• About this task:
Everything in the listing below from the line containing "a / b / c = ideal" through the line containing "0.020 / 0.020 |" must be repeated exactly; the remaining lines are not wanted.
:: Entries supplied
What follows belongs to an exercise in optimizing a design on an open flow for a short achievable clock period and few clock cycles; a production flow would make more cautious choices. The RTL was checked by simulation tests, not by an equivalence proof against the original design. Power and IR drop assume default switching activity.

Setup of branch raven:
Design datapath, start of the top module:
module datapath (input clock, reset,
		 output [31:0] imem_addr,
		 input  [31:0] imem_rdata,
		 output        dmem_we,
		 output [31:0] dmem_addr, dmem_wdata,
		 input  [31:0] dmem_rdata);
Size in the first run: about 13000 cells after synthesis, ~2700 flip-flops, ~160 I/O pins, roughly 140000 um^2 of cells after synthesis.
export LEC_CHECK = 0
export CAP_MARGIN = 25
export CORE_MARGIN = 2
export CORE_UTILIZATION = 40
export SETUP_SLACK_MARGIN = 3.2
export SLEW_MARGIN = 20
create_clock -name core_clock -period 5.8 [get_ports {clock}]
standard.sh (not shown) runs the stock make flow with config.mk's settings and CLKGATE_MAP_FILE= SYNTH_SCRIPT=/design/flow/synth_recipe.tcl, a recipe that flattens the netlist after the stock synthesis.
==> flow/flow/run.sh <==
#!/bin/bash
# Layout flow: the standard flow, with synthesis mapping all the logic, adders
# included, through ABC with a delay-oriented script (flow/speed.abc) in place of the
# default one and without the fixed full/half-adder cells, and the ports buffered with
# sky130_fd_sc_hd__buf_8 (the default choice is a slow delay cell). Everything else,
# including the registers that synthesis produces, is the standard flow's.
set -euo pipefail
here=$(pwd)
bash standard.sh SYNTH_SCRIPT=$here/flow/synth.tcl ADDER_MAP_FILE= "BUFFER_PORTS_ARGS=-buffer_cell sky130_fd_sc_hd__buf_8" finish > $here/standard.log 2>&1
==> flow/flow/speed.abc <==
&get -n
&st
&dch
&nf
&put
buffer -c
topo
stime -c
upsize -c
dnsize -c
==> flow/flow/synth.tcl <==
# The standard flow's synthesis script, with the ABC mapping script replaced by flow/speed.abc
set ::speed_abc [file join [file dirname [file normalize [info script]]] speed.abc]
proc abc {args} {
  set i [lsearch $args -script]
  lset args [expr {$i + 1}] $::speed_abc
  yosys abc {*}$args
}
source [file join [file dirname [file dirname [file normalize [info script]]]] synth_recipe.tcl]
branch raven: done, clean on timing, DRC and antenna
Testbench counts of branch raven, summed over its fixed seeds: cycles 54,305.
::::
:: Entries supplied
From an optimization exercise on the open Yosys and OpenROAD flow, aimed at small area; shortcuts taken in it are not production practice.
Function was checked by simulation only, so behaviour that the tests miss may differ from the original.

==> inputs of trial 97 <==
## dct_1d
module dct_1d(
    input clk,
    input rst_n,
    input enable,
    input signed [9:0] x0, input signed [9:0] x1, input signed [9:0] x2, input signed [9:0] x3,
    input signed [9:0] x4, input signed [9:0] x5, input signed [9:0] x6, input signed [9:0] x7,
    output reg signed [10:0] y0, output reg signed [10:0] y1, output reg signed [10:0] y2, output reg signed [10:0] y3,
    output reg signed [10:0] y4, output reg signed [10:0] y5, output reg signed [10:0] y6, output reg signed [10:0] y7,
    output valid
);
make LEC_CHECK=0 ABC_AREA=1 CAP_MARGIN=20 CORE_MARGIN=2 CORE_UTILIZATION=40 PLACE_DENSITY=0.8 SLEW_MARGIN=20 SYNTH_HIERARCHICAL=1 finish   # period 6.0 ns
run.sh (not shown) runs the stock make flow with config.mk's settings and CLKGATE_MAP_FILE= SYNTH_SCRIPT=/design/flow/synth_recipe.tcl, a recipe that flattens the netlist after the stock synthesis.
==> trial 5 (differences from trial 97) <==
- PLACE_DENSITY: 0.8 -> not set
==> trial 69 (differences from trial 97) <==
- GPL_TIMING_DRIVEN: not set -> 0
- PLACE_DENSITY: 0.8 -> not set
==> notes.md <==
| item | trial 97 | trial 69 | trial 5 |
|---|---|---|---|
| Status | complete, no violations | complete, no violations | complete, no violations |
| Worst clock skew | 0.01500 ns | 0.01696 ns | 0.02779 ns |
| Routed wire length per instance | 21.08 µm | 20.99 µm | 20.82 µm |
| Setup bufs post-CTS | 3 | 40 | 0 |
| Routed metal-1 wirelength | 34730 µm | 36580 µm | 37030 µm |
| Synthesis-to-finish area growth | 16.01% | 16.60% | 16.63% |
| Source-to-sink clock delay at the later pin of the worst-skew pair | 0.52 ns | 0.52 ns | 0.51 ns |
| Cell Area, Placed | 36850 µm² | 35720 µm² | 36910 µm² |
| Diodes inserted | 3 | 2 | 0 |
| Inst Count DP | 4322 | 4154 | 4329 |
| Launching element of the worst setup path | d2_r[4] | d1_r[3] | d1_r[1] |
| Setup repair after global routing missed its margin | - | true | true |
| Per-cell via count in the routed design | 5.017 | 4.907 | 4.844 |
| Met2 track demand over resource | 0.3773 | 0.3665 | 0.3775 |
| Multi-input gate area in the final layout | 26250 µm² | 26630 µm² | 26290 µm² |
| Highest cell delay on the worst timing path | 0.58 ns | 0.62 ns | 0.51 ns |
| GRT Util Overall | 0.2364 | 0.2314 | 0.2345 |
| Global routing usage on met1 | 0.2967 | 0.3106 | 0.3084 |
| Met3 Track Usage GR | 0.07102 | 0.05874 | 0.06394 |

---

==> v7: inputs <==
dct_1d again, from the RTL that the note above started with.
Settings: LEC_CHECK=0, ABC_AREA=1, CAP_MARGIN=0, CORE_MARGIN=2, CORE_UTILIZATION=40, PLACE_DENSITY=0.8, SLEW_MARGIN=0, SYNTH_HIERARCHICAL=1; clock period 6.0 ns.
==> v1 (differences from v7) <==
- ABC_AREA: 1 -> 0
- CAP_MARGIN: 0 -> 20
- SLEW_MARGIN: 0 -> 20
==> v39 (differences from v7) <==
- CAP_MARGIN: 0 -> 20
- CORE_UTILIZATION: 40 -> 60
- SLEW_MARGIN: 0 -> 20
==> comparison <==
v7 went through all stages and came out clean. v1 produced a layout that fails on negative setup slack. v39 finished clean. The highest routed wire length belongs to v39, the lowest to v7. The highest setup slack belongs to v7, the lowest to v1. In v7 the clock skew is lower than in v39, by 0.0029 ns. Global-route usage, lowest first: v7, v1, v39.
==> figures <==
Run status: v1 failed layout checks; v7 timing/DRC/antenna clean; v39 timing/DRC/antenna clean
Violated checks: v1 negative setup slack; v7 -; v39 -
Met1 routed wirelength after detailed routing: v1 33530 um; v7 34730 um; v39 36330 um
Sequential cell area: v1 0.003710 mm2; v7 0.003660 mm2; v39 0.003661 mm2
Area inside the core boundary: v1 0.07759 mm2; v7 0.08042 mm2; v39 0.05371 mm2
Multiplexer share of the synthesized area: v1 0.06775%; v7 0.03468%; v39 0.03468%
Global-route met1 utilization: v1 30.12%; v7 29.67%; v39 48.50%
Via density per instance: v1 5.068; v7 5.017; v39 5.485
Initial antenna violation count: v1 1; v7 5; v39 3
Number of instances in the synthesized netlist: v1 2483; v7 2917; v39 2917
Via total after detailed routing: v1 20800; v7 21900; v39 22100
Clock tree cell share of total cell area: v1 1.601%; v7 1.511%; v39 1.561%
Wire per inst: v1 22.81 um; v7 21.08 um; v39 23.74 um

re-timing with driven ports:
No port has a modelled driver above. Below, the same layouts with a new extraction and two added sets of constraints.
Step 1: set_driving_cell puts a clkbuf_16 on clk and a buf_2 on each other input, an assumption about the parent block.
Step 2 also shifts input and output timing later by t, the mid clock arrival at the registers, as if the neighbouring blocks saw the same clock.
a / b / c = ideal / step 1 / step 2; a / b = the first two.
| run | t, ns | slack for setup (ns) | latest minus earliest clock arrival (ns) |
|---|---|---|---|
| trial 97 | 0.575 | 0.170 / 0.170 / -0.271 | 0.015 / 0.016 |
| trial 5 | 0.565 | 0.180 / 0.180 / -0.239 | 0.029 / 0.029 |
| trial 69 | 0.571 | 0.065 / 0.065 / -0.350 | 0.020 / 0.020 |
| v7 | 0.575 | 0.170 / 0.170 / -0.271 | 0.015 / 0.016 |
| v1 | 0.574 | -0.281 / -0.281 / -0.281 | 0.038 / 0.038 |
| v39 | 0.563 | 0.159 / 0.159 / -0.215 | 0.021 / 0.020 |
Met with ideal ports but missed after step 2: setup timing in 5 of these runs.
::::
• Task result:
a / b / c = ideal / step 1 / step 2; a / b = the first two.
| run | t, ns | slack for setup (ns) | latest minus earliest clock arrival (ns) |
|---|---|---|---|
| trial 97 | 0.575 | 0.170 / 0.170 / -0.271 | 0.015 / 0.016 |
| trial 5 | 0.565 | 0.180 / 0.180 / -0.239 | 0.029 / 0.029 |
| trial 69 | 0.571 | 0.065 / 0.065 / -0.350 | 0.020 / 0.020 |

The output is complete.